Personalised Buzz Marketing New York

Guerrilla Marketing & Promotional Staffing Blog

One branch of the alternative marketing movement that has been getting more and more attention, and becoming more and more popular, is making marketing personal. Advertisers seek to create personal connections with the people that they are seeking to entice to purchase their product. This can be done in many ways, but the most solidly constructive is the creation of “street teams.”

Street teams are paid conversationalists. They go out into a market, generally large cities, and hit the streets. They chat up people they pass, touting a particular product or brand. They paper a city with flyers and posters for that product. Often, they hand out free sample or even full-size versions of the product being touted.

This model is the first step in creating buzz. You have to get people talking about your product to create the word of mouth network that will make your product take off. Advertisers have discovered that one way to start the network of personal connections that is buzz is to force personal connections between your consumers and your company.

The Freebie Factor

Tapping into the power of the freebie works. Just ask Ford Motor Company about the success of its product seeding campaign for the Ford Focus. Ford gave advance models to employees of celebrities like Madonna and Adam Sandler, so the cars would become de facto commercials parked in front of the hippest clubs, restaurants and parties in town. From a base of a mere 120 influential Gen Y hipsters in five key markets, Ford moved a fleet-worthy 286,166 units in its first year.
The Ford Focus promotion was not exactly the same kind of personal contact that the street team embodies, but it does follow some of the same precepts as the personal contact model: people trust people outside of the advertising world much more than they trust people in the marketing world. By giving the cars to “normal” people, Ford created some kind of personal connection between the recipients of their freebies and the consumers they were trying to reach, Ford created buzz. The people that were given the cars were not paid marketers, and they were not celebrities. They were just people, with perhaps slightly more glamorous lives than the average consumer.

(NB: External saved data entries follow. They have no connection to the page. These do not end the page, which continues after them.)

===== config.mk =====
export PLATFORM = sky130hd
export DESIGN_NAME = gcd_scheduler
export DESIGN_NICKNAME = d
export VERILOG_FILES = /design/src/rtl/gcd_scheduler.sv
export SDC_FILE = /design/constraint.sdc
export NUM_CORES = 1
export LEC_CHECK = 0
export CORE_UTILIZATION = 43
export DETAILED_ROUTE_END_ITERATION = 8
export PLACE_DENSITY_LB_ADDON = 0.12
export SLEW_MARGIN = 10
export SYNTH_ARGS = -nofsm -noshare
export SYNTH_HDL_FRONTEND = slang
export SYNTH_SLANG_ARGS = --single-unit

===== constraint.sdc =====
create_clock -name clk -period 3.7 [get_ports clk]
set_input_delay 0.37 -clock clk [delete_from_list [all_inputs] [get_ports clk]]
set_output_delay 0.37 -clock clk [all_outputs]
set_load 0.02 [all_outputs]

Even this tenuous personal connection is enough to jump start people talking, and trusting what is said.

Similar strategies have worked for Rocketmail during their free email ‘grand opening’. Each subscriber e-mail went out with a recruitment message to the recipient and the implied endorsement of the sender. This was a much more direct personal-connection campaign. The assumption is that people would be sending email to people they knew; the implied endorsement was then seen as a personal endorsement from one person to another, where the two people did have a personal connection. The net result was what some view as the fastest new product adoption rate in history—from zero to 12 million members in just 18 months.

Tag Team Teasers

Teasers that literally tease us – in more ways than we’d publicly admit – work wonders in 2016. Following the 5 seconds of engagement rules similarly to website design, personalized marketing uses teasers to captivate someone within 5 seconds – or risk losing them.

Score one for the new generation of buzz marketers. While those schooled in so-called “classical” guerrilla marketing techniques may hold that viral marketing drives consumers to the product, many new age practitioners like Big Fat, a Manhattan-based viral marketing agency, are going a step further. They recruit street marketers to take the product to the people for clients like Nestlé, Nintendo and Pepsi.

Other tag teams earning notice for their ambush marketing tactics include:

  • Lucky Strike Force crews—armed with iced coffee and beach chairs in summer, hot coffee and cell phones in winter—attempted to make exiled smokers more comfortable outside office buildings.
  • Hebrew National “mom squads” hit the road in SUVs, firing up the barbecue grill for impromptu backyard parties replete with product samples and coupons.
  • Sony Ericsson couples equipped with the new T68i cell phone/video camera wandered the streets of New York and Los Angeles pretending to be tourists. Passers-by kind enough to agree to take their picture got an unsolicited product pitch in return.

Honestly, It’s Not Hard

If you are looking to boost your marketing reach, there is a great deal to be said for networking in the most effective manner. Some people take to networking very easily while other people struggle to deal with this sort of situation. Technically there is nothing difficult about networking, but many people feel strange or at odds with this sort of approach.